Depuis les seize dernières années, la Révolution bolivarienne promeut l’unité de l’Amérique latine et le changement de paradigme avec le socialisme du XXIe siècle. Bien que l’impérialisme américain cherche à répéter les vieux schémas de domination coloniale, les peuples de Notre Amérique réaffirment leur unité dans la diversité, donnent l’exemple et insufflent de l’espoir aux peuples du monde, avec des gouvernements qui pour la première fois incluent dans l’ordre du jour l’amélioration des conditions de vie des couches sociales majoritaires. L’histoire montre que le colonialisme et les empires ont un début et une fin. Les gouvernements des États-Unis et de l’Union européenne devraient donc se rendre à l’évidence et abandonner leur soutien aux putschistes, mercenaires et criminels de toutes sortes.

Notes:

1 Conférence de presse du Comité de victimas guarimbas, à Bruxelles, le 7 mars 2015.

2 Voir vidéo annonce de « La Sortie » : http://www.ultimasnoticias.com.ve/noticias/actualidad/investigacion/video—leopoldo-lopez-anuncio-la-salida-en-eeuu.aspx

3https://venezuelainfos.wordpress.com/2014/04/13/venezuela-medias-et-terrorisme-par-luis-britto-garcia/

4 Discours de Nicolas Maduro lors de la clôture de la Rencontre des Intellectuels en Défense de l’Humanité, à Caracas, le 13 décembre 2014.

5 Lettre au Coronel Patricio Campbell, Anglais Chargé des Affaires à Guayaquil.

6 Diosdado Cabello, « Con el mazo dando », 24 juin 2015, Venezolana de Television. Voir vidéo : https://www.youtube.com/watch?v=MnBFAuSUTOg

7http://notas.org.ar/2015/04/02/venia-imperial-guerra-psicologica-paramilitarismo-sabotaje-venezuela-ii/

8 Voir: http://www.telesurtv.net/news/La-historia-de-El-Colombia-el-asesino-de-Robert-Serra-20150530-0022.html

9 L’expression « régime change » fait référence au renversement de gouvernements étrangers par Washington, sans avoir recours aux interventions militaires directes. Les opérations couvertes conçues par la CIA consistent à promouvoir la déstabilisation des pays à travers des coups d’État, financer et entraîner des groupes hostiles au gouvernement, mener des campagnes de guerre psychologique dans les médias, etc . L’expression est utilisé dans l’ouvrage “Overthrow: America’s Century of Regime Change from Hawaii to Iraq” (2006) du journaliste états-unien Stephen Kinzer.
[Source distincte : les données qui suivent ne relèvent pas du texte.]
--- config.mk ---
export PLATFORM = sky130hd
export DESIGN_NAME = fma16_normround
export DESIGN_NICKNAME = d
export VERILOG_FILES = /design/src/rtl/fma16_normround.sv
export SDC_FILE = /design/constraint.sdc
export NUM_CORES = 1
export LEC_CHECK = 0
export CORE_ASPECT_RATIO = 1.75
export CORE_MARGIN = 4
export CORE_UTILIZATION = 40
export CTS_BUF_LIST = sky130_fd_sc_hd__clkbuf_16
export DETAILED_ROUTE_END_ITERATION = 10
export GPL_ROUTABILITY_DRIVEN = 0
export SYNTH_ARGS = -nofsm -noshare
export SYNTH_HDL_FRONTEND = slang
export SYNTH_SLANG_ARGS = --single-unit
--- constraint.sdc ---
create_clock -name clk -period 11 [get_ports clk]
set_input_delay 1.65 -clock clk [delete_from_list [all_inputs] [get_ports clk]]
set_output_delay 1.65 -clock clk [all_outputs]
set_load 0.01 [all_outputs]
### src/rtl/ipsl_pcie_cfg_arb.sv
// Arbitrates two config-request sources onto one PCIe config transaction
// engine, one request outstanding at a time, with completion timeout.
module ipsl_pcie_cfg_arb
    import ipsl_pcie_cfg_pkg::*;
#(
    parameter logic [15:0] TIMEOUT_CYCLES = TIMEOUT_CYCLES_DEF,
    parameter logic [7:0]  TAG_INIT       = TAG_INIT_DEF
) (
    input  logic                      pclk_div2,
    input  logic                      apb_rst_n,
    input  logic                      arb_en,
    ipsl_pcie_cfg_arb_if.slave        bus,
    output arb_state_e                state_dbg_o
);
    arb_state_e  state_q, state_d;
    logic        last_q;
    logic [7:0]  tag_q;
    logic [15:0] cnt_q;
    logic [1:0]  grant_q;
    cfg_req_t    tlp_q;
    logic [2:0]  rsp_status_q;
    logic [31:0] rsp_rdata_q;
    logic        rsp_timeout_q;
    logic        stray_q;
    logic [1:0]  rr_grant;
    logic        take;
    logic        sel;
    cfg_req_t    req_sel;

    ipsl_pcie_cfg_arb_rr u_rr (
        .req_valid_i  (bus.req_valid),
        .last_grant_i (last_q),
        .grant_o      (rr_grant)
    );

    assign sel = rr_grant[1];

    always_comb begin
        req_sel.fmt     = bus.req_fmt[sel];
        req_sel.typ     = bus.req_type[sel];
        req_sel.fbe     = sel ? bus.req_fbe[7:4]        : bus.req_fbe[3:0];
        req_sel.des_id  = sel ? bus.req_des_id[31:16]   : bus.req_des_id[15:0];
        req_sel.reg_num = sel ? bus.req_reg_num[19:10]  : bus.req_reg_num[9:0];
        req_sel.wdata   = sel ? bus.req_wdata[63:32]    : bus.req_wdata[31:0];
    end

    // Nothing is accepted while reset is held, even though the FSM sits in IDLE.
    always_comb begin
        state_d = state_q;
        take    = 1'b0;
        case (state_q)
            ST_IDLE: begin
                if (apb_rst_n && arb_en && (bus.req_valid != 2'b00)) begin
                    take    = 1'b1;
                    state_d = ST_ISSUE;
                end
            end
            ST_ISSUE: state_d = ST_WAIT;
            ST_WAIT: begin
                if (bus.pcie_cfg_cpl_rcv || (cnt_q == TIMEOUT_CYCLES - 16'd1)) begin
                    state_d = ST_RESP;
                end
            end
            ST_RESP: state_d = ST_IDLE;
            default: state_d = ST_IDLE;
        endcase
    end

    always_ff @(posedge pclk_div2) begin
        if (!apb_rst_n) begin
            state_q       <= ST_IDLE;
            last_q        <= 1'b1;
            tag_q         <= TAG_INIT;
            cnt_q         <= '0;
            grant_q       <= '0;
            tlp_q         <= '0;
            rsp_status_q  <= CPL_STATUS_SC;
            rsp_rdata_q   <= '0;
            rsp_timeout_q <= 1'b0;
            stray_q       <= 1'b0;
        end else begin
            state_q <= state_d;
            stray_q <= bus.pcie_cfg_cpl_rcv && (state_q != ST_WAIT);
            if (take) begin
                tlp_q   <= req_sel;
                grant_q <= rr_grant;
                last_q  <= rr_grant[1];
            end
            if (state_q == ST_ISSUE) begin
                tag_q <= tag_q + 8'd1;
                cnt_q <= '0;
            end else if (state_q == ST_WAIT) begin
                cnt_q <= cnt_q + 16'd1;
            end
            // A completion arriving on the expiry cycle still counts as a completion.
            if ((state_q == ST_WAIT) && (state_d == ST_RESP)) begin
                if (bus.pcie_cfg_cpl_rcv) begin
                    rsp_status_q  <= bus.pcie_cfg_cpl_status;
                    rsp_rdata_q   <= bus.pcie_cfg_rx_data;
                    rsp_timeout_q <= 1'b0;
                end else begin
                    rsp_status_q  <= CPL_STATUS_SC;
                    rsp_rdata_q   <= '0;
                    rsp_timeout_q <= 1'b1;
                end
            end
        end
    end

    assign bus.req_ready        = take ? rr_grant : 2'b00;
    assign bus.tx_en            = (state_q == ST_ISSUE);
    assign bus.rsp_valid        = (state_q == ST_RESP) ? grant_q : 2'b00;
    assign bus.rsp_timeout      = (state_q == ST_RESP) && rsp_timeout_q;
    assign bus.rsp_status       = rsp_status_q;
    assign bus.rsp_rdata        = rsp_rdata_q;
    assign bus.pcie_cfg_fmt     = tlp_q.fmt;
    assign bus.pcie_cfg_type    = tlp_q.typ;
    assign bus.pcie_cfg_tag     = tag_q;
    assign bus.pcie_cfg_fbe     = tlp_q.fbe;
    assign bus.pcie_cfg_des_id  = tlp_q.des_id;
    assign bus.pcie_cfg_reg_num = tlp_q.reg_num;
    assign bus.pcie_cfg_tx_data = tlp_q.wdata;
    assign bus.stray_cpl        = stray_q;
    assign state_dbg_o          = state_q;
endmodule
## src/rtl/adc0820_sequencer.sv

```systemverilog
// Sequencer for an ADC0820 in WR-RD mode: scans an external analog mux,
// runs one conversion per period and reports each sample with its channel.
module adc0820_sequencer #(
  parameter int NUM_CH  = 4,
  parameter int CH_W    = 2,
  parameter int WR_CYC  = 20,
  parameter int RD_CYC  = 4,
  parameter int TIMEOUT = 64,
  parameter int PERIOD  = 200
) (
  input  logic            clk,
  input  logic            reset_n,
  input  logic            enable,
  input  logic            single,
  input  logic            start,
  input  logic [7:0]      adc_db,
  input  logic            intr_n,
  output logic            cs_n,
  output logic            wr_n,
  output logic            rd_n,
  output logic [CH_W-1:0] mux_sel,
  output logic [7:0]      data,
  output logic [CH_W-1:0] data_ch,
  output logic            data_valid,
  output logic            timeout_err
);

  localparam int MAX_WR_RD = (WR_CYC > RD_CYC) ? WR_CYC : RD_CYC;
  localparam int CNT_MAX   = (MAX_WR_RD > TIMEOUT) ? MAX_WR_RD : TIMEOUT;
  localparam int CW        = $clog2(CNT_MAX + 1);
  localparam int PW        = $clog2(PERIOD + 1);

  typedef enum logic [2:0] {IDLE, WR, WAIT, RD, GAP} state_t;

  state_t          state, state_nxt;
  logic [CW-1:0]   cnt;
  logic [PW-1:0]   per_cnt;
  logic            intr_meta, intr_sync;
  logic            wr_done, rd_done, wait_expired, per_done;

  assign wr_done      = (state == WR) && (cnt == CW'(WR_CYC - 1));
  assign rd_done      = (state == RD) && (cnt == CW'(RD_CYC - 1));
  assign wait_expired = (state == WAIT) && intr_sync && (cnt == CW'(TIMEOUT - 1));
  assign per_done     = (per_cnt >= PW'(PERIOD - 1));

  // intr_n comes straight from the converter, so it is resynchronized first
  always_ff @(posedge clk or negedge reset_n) begin
    if (!reset_n) begin
      intr_meta <= 1'b1;
      intr_sync <= 1'b1;
    end else begin
      intr_meta <= intr_n;
      intr_sync <= intr_meta;
    end
  end

  always_ff @(posedge clk or negedge reset_n) begin
    if (!reset_n) state <= IDLE;
    else          state <= state_nxt;
  end

  always_comb begin
    state_nxt = state;
    case (state)
      IDLE: if (enable && (!single || start)) state_nxt = WR;
      WR:   if (wr_done) state_nxt = WAIT;
      WAIT: begin
        if (!intr_sync)        state_nxt = RD;
        else if (wait_expired) state_nxt = GAP;
      end
      RD:   if (rd_done) state_nxt = GAP;
      GAP:  if (per_done) state_nxt = (enable && !single) ? WR : IDLE;
      default: state_nxt = IDLE;
    endcase
  end

  always_comb begin
    cs_n = 1'b1;
    wr_n = 1'b1;
    rd_n = 1'b1;
    case (state)
      WR: begin
        cs_n = 1'b0;
        wr_n = 1'b0;
      end
      WAIT: cs_n = 1'b0;
      RD: begin
        cs_n = 1'b0;
        rd_n = 1'b0;
      end
      default: ;
    endcase
  end

  // Phase counter restarts on every state change; period counter restarts
  // only on WR entry and saturates so a long idle never wraps it
  always_ff @(posedge clk or negedge reset_n) begin
    if (!reset_n) begin
      cnt     <= '0;
      per_cnt <= '0;
    end else begin
      if (state_nxt != state || state == IDLE || state == GAP) cnt <= '0;
      else                                                     cnt <= cnt + 1'b1;
      if (state_nxt == WR && state != WR) per_cnt <= '0;
      else if (per_cnt != '1)            per_cnt <= per_cnt + 1'b1;
    end
  end

  always_ff @(posedge clk or negedge reset_n) begin
    if (!reset_n) begin
      mux_sel     <= '0;
      data        <= '0;
      data_ch     <= '0;
      data_valid  <= 1'b0;
      timeout_err <= 1'b0;
    end else begin
      data_valid  <= rd_done;
      timeout_err <= wait_expired;
      if (rd_done) begin
        data    <= adc_db;
        data_ch <= mux_sel;
      end
      if (rd_done || wait_expired)
        mux_sel <= (mux_sel == CH_W'(NUM_CH - 1)) ? '0 : mux_sel + 1'b1;
    end
  end

endmodule
```

## config.mk

```make
export PLATFORM = sky130hd
export DESIGN_NAME = adc0820_sequencer
export DESIGN_NICKNAME = d
export VERILOG_FILES = /design/src/rtl/adc0820_sequencer.sv
export SDC_FILE = /design/constraint.sdc
export NUM_CORES = 1
export LEC_CHECK = 0
export ABC_AREA = 0
export CAP_MARGIN = 20
export CORE_AREA = 2 2 62 64
export CTS_CLUSTER_DIAMETER = 150
export DETAILED_ROUTE_END_ITERATION = 8
export DIE_AREA = 0 0 64 66
export GPL_ROUTABILITY_DRIVEN = 0
export GPL_TIMING_DRIVEN = 0
export HOLD_SLACK_MARGIN = 0.05
export PLACE_DENSITY = 0.71
export SLEW_MARGIN = 5
export SYNTH_ARGS = -nofsm -noshare
export SYNTH_HDL_FRONTEND = slang
export SYNTH_SLANG_ARGS = --single-unit
```

## constraint.sdc

```tcl
create_clock -name clk -period 2.6 [get_ports clk]
set_input_delay 0.52 -clock clk [delete_from_list [all_inputs] [get_ports clk]]
set_output_delay 0.52 -clock clk [all_outputs]
set_load 0.02 [all_outputs]
```
--- config.mk ---
export PLATFORM = sky130hd
export DESIGN_NAME = colorizer_layered
export DESIGN_NICKNAME = d
export VERILOG_FILES = /design/src/rtl/colorizer_pkg.sv /design/src/rtl/colorizer_layered_blink_timer.sv /design/src/rtl/colorizer_layered.sv
export SDC_FILE = /design/constraint.sdc
export NUM_CORES = 1
export LEC_CHECK = 0
export ABC_AREA = 1
export BUFFER_PORTS_ARGS = -buffer_cell sky130_fd_sc_hd__buf_2
export CORE_UTILIZATION = 40
export CTS_BUF_LIST = sky130_fd_sc_hd__clkbuf_2 sky130_fd_sc_hd__clkbuf_4 sky130_fd_sc_hd__clkbuf_8
export CTS_CLUSTER_DIAMETER = 120
export DETAILED_ROUTE_END_ITERATION = 8
export PLACE_DENSITY = 0.71
export SLEW_MARGIN = 20
export SYNTH_ARGS = -nofsm -noshare
export SYNTH_HDL_FRONTEND = slang
export SYNTH_SLANG_ARGS = --single-unit
--- constraint.sdc ---
create_clock -name clk -period 1.91 [get_ports clk]
set_clock_uncertainty 0.2 [all_clocks]
set_input_delay 0.382 -clock clk [delete_from_list [all_inputs] [get_ports clk]]
set_output_delay 0.382 -clock clk [all_outputs]
set_load 0.02 [all_outputs]
==> src/rtl/ram_access_ctrl_pkg.sv <==
// Shared widths, depth and FSM state encoding for the RAM access controller.
package ram_ctrl_pkg;
    localparam int ADDR_W_DFLT = 5;
    localparam int DATA_W_DFLT = 4;
    localparam int DEPTH       = 2**ADDR_W_DFLT;

    typedef enum logic {
        IDLE  = 1'b0,
        CLEAR = 1'b1
    } state_t;
endpackage
--- src/rtl/tff_ctrl_pkg.sv ---
// Shared types and constants for the T-flip-flop count controller.
package tff_ctrl_pkg;

    localparam int WIDTH_DEF = 4;

    typedef enum logic {
        IDLE = 1'b0,
        RUN  = 1'b1
    } state_e;

endpackage

--- src/rtl/tff_count_ctrl_cell.sv ---
// Single T flip-flop: toggles when t_in is high, synchronous clear.
module tff_cell (
    input  logic clk,
    input  logic rst,
    input  logic t_in,
    output logic q
);

    always_ff @(posedge clk) begin
        if (rst) begin
            q <= 1'b0;
        end else begin
            q <= q ^ t_in;
        end
    end

endmodule
==> src/rtl/fetch_unit.sv <==
// -----------------------------------------------------------------------------
// fetch_unit
//
// Instruction fetch front end. It issues one word-aligned request at a time to
// instruction memory and buffers the returned words, tagged with their PC, in a
// 2-entry FIFO whose head drives the decode interface straight from registers.
// A taken branch (redirect) flushes the FIFO and retargets fetching. If a
// request is still in flight, its data is waited for and then dropped.
//
// Ports
//   clk          in   rising-edge clock
//   rst_n        in   asynchronous active-low reset
//   imem_req     out  request valid (held with imem_addr until imem_ack)
//   imem_addr    out  word-aligned fetch address
//   imem_ack     in   data for the current request is on imem_rdata this cycle
//   imem_rdata   in   fetched instruction word
//   redirect     in   taken branch; overrides push and pop in the same cycle
//   redirect_pc  in   branch target (low two bits ignored)
//   instr        out  instruction at the FIFO head
//   instr_pc     out  address of instr
//   instr_valid  out  instr/instr_pc are valid
//   instr_ready  in   decode accepts instr this cycle
// -----------------------------------------------------------------------------
module fetch_unit #(
    parameter int unsigned             DATA_WIDTH = 32,
    parameter logic [DATA_WIDTH-1:0]   RESET_PC   = '0
) (
    input  logic                  clk,
    input  logic                  rst_n,
    output logic                  imem_req,
    output logic [DATA_WIDTH-1:0] imem_addr,
    input  logic                  imem_ack,
    input  logic [DATA_WIDTH-1:0] imem_rdata,
    input  logic                  redirect,
    input  logic [DATA_WIDTH-1:0] redirect_pc,
    output logic [DATA_WIDTH-1:0] instr,
    output logic [DATA_WIDTH-1:0] instr_pc,
    output logic                  instr_valid,
    input  logic                  instr_ready
);

    typedef enum logic [1:0] {
        S_FETCH,    // request issuing or outstanding
        S_FULL,     // FIFO holds two words, no request
        S_DISCARD   // waiting for the ack of a request made stale by a redirect
    } state_e;

    state_e                  state_q,    state_d;
    logic [1:0]              count_q,    count_d;
    logic [DATA_WIDTH-1:0]   fetch_pc_q, fetch_pc_d;
    logic                    req_q,      req_d;
    logic [DATA_WIDTH-1:0]   addr_q,     addr_d;
    // FIFO head (drives the decode interface) and second entry
    logic [DATA_WIDTH-1:0]   head_instr_q, head_instr_d;
    logic [DATA_WIDTH-1:0]   head_pc_q,    head_pc_d;
    logic [DATA_WIDTH-1:0]   tail_instr_q, tail_instr_d;
    logic [DATA_WIDTH-1:0]   tail_pc_q,    tail_pc_d;
    logic                    valid_q,      valid_d;

    logic                    push;
    logic                    pop;
    logic [1:0]              wr_slot;
    logic [DATA_WIDTH-1:0]   target_pc;
    logic [DATA_WIDTH-1:0]   next_pc;

    // Targets are forced word-aligned, so the low bits never matter.
    logic unused_redirect_lsbs;
    assign unused_redirect_lsbs = ^redirect_pc[1:0];

    assign target_pc = {redirect_pc[DATA_WIDTH-1:2], 2'b00};
    assign next_pc   = fetch_pc_q + DATA_WIDTH'(4);

    // Acks are only meaningful while our own request is in flight; this also
    // makes a stray ack straight after reset harmless.
    assign push    = (state_q != S_DISCARD) && req_q && imem_ack;
    assign pop     = valid_q && instr_ready;
    assign wr_slot = count_q - {1'b0, pop};

    always_comb begin
        // NOTE: every signal gets a default here so no path leaves one
        // unassigned, which would otherwise infer a latch.
        state_d      = state_q;
        count_d      = count_q;
        fetch_pc_d   = fetch_pc_q;
        req_d        = req_q;
        addr_d       = addr_q;
        head_instr_d = head_instr_q;
        head_pc_d    = head_pc_q;
        tail_instr_d = tail_instr_q;
        tail_pc_d    = tail_pc_q;

        if (redirect) begin
            count_d    = 2'd0;
            fetch_pc_d = target_pc;
            if (req_q && !imem_ack) begin
                // Memory still owes us a word: keep the old request stable
                // until it is acked, remembering only the newest target.
                state_d = S_DISCARD;
            end else begin
                state_d = S_FETCH;
                req_d   = 1'b1;
                addr_d  = target_pc;
            end
        end else if (state_q == S_DISCARD) begin
            if (imem_ack) begin
                state_d = S_FETCH;
                req_d   = 1'b1;
                addr_d  = fetch_pc_q;
            end
        end else begin
            // Shift on pop first, then write into the first free slot.
            if (pop) begin
                head_instr_d = tail_instr_q;
                head_pc_d    = tail_pc_q;
            end
            if (push) begin
                fetch_pc_d = next_pc;
                if (wr_slot == 2'd0) begin
                    head_instr_d = imem_rdata;
                    head_pc_d    = addr_q;
                end else begin
                    tail_instr_d = imem_rdata;
                    tail_pc_d    = addr_q;
                end
            end
            count_d = count_q + {1'b0, push} - {1'b0, pop};
            // Only request when at most one slot is in use, so the word coming
            // back always has a free slot whatever decode does meanwhile.
            req_d   = (count_d < 2'd2);
            addr_d  = push ? next_pc : fetch_pc_q;
            state_d = (count_d == 2'd2) ? S_FULL : S_FETCH;
        end

        valid_d = (count_d != 2'd0);
    end

    // NOTE: the FIFO storage is reset along with the control state because the
    // head registers drive instr/instr_pc directly and must read zero in reset.
    always_ff @(posedge clk or negedge rst_n) begin
        if (!rst_n) begin
            state_q      <= S_FETCH;
            count_q      <= 2'd0;
            fetch_pc_q   <= RESET_PC;
            req_q        <= 1'b0;
            addr_q       <= RESET_PC;
            head_instr_q <= '0;
            head_pc_q    <= '0;
            tail_instr_q <= '0;
            tail_pc_q    <= '0;
            valid_q      <= 1'b0;
        end else begin
            // NOTE: non-blocking assignments so every flop samples the values
            // from before this edge, independent of statement order.
            state_q      <= state_d;
            count_q      <= count_d;
            fetch_pc_q   <= fetch_pc_d;
            req_q        <= req_d;
            addr_q       <= addr_d;
            head_instr_q <= head_instr_d;
            head_pc_q    <= head_pc_d;
            tail_instr_q <= tail_instr_d;
            tail_pc_q    <= tail_pc_d;
            valid_q      <= valid_d;
        end
    end

    assign imem_req    = req_q;
    assign imem_addr   = addr_q;
    assign instr       = head_instr_q;
    assign instr_pc    = head_pc_q;
    assign instr_valid = valid_q;

endmodule

==> config.mk <==
export PLATFORM = sky130hd
export DESIGN_NAME = fetch_unit
export DESIGN_NICKNAME = d
export VERILOG_FILES = /design/src/rtl/fetch_unit.sv
export SDC_FILE = /design/constraint.sdc
export NUM_CORES = 1
export LEC_CHECK = 0
export ABC_AREA = 1
export CAP_MARGIN = 20
export CORE_MARGIN = 3
export CORE_UTILIZATION = 56
export DETAILED_ROUTE_END_ITERATION = 8
export MAX_ROUTING_LAYER = met4
export PLACE_DENSITY = 0.91
export SLEW_MARGIN = 30
export SYNTH_ARGS = -nofsm -noshare
export SYNTH_HDL_FRONTEND = slang
export SYNTH_SLANG_ARGS = --single-unit
==> constraint.sdc <==
create_clock -name clk -period 3.2 [get_ports clk]
set_input_delay 0.64 -clock clk [delete_from_list [all_inputs] [get_ports clk]]
set_output_delay 0.64 -clock clk [all_outputs]
set_load 0.02 [all_outputs]
# Yosys cells after proc, flatten, opt, wreduce, memory -nomap -nowiden
# Index checks and enable logic that the tools add are counted.
word_totals:
  ff_bits: 198
  latchBits: 0
  ramBits: 0
  mem_bits_ro: 0
  wordCells: 58
  mem_count: 0
classes:
  add_sub_neg: 4
  mul: 0
  div_mod_pow: 0
  n_lt_le_gt_ge: 1
  eq_ne: 6
  shift: 0
  n_mux: 24
  n_bitwise: 3
  reduce_logical: 10
ops:
  columns: ["cell", "count"]
  rows:
  - ["$mux W32", 13]
  - ["$add A32 B3 Y32 const B", 1]
  - ["$mux W2", 6]
  - ["$ne A2 B2 Y1 const B", 3]
  - ["$mux W1", 5]
  - ["$eq A2 B2 Y1 const B", 2]
  - ["$logic_and A1 B1 Y1", 4]
  - ["$reduce_and A2 Y1", 2]
  - ["$reduce_and A4 Y1", 1]
  - ["$sub A2 B1 Y2", 2]
  - ["$ne A3 B3 Y1 const B", 1]
  - ["$not A1 Y1", 3]
  - ["$add A2 B1 Y2", 1]
  - ["$logic_not A2 Y1", 1]
  - ["$lt A2 B2 Y1 const B", 1]
  - ["$reduce_bool A2 Y1", 1]
  - ["$logic_not A1 Y1", 1]

# Longest topological paths before layout
# Gate-level depths: netlist of run 1.
logic_depth:
  ltp_word: 9
  depth_mapped: 12
  mapped_depth_nobuf: 12

# Worst setup path before layout of run 1
# Ideal clock, no wire load.
synth_timing:
  path_type: "input to register"
  start: "in imem_ack"
  end: "reg valid_q (netlist: instr_valid)"
  setup_ns: 0.127
  arrival_time_ns: 1.993
  required_time_ns: 3.073
  path_slack_ns: 1.079
  stages: 10
  path_buffers: 0
  cell_sequence: "nand2_1 inv_1 nand2_1 ha_1 inv_1 ha_1 o21ai_0 a21o_1 nand2_1 or2_2"
synth_between:
  elab_chain_len: 6
synth_lines:
  columns: ["item", "line_no", "rtl"]
  rows:
  - ["start, declared", "32", "input logic imem_ack,"]
  - ["$logic_and A1 B1 Y1", "75", "assign push = (state_q != S_DISCARD) && req_q && imem_ack;"]
  - ["$add A2 B1 Y2", "126", "count_d = count_q + {1'b0, push} - {1'b0, pop};"]
  - ["$sub A2 B1 Y2", "126", null]
  - ["$mux W2", "104", "end else if (state_q == S_DISCARD) begin"]
  - ["$mux W2", "92", "if (redirect) begin"]
  - ["via count_d[1]", "49", "logic [1:0] count_q, count_d;"]
  - ["$reduce_bool A2 Y1", "134", "valid_d = (count_d != 2'd0);"]
  - ["via valid_d", "58", "logic valid_q, valid_d;"]
  - ["end signal, assigned", "163", "valid_q <= valid_d;"]
  - ["end, declared", "58", null]
# The timed path passes the listed nets, and every way through them passes these cells.
# A chain may end at the register's enable or synchronous reset.

# Worst setup path after layout of run 1
layout_timing:
  start: "in imem_ack"
  end: "reg head_pc_q[11] (netlist: instr_pc[11])"
layout_between:
  elab_chain_len: 2
layout_lines:
  columns: ["item", "line_no", "rtl"]
  rows:
  - ["$logic_and A1 B1 Y1", "75", null]
  - ["$mux W32", "116", "if (push) begin"]
  - ["end signal, assigned", "160", "head_pc_q <= head_pc_d;"]
  - ["end, declared", "55", "logic [DATA_WIDTH-1:0] head_pc_q, head_pc_d;"]
# No other way between the ends.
10 European Parliament resolution of 12 March 2015 on the situation in Venezuela (2015/2582(RSP))

11 http://www.vtv.gob.ve/articulos/2014/12/18/debate-sobre-venezuela-en-el-parlamento-europeo-esta-fuera-de-contexto-3763.html

12 Discours de Jorge Arreaza prononcé lors de la clôture du Sommet des Peuples le 11 juin 2015 à Bruxelles.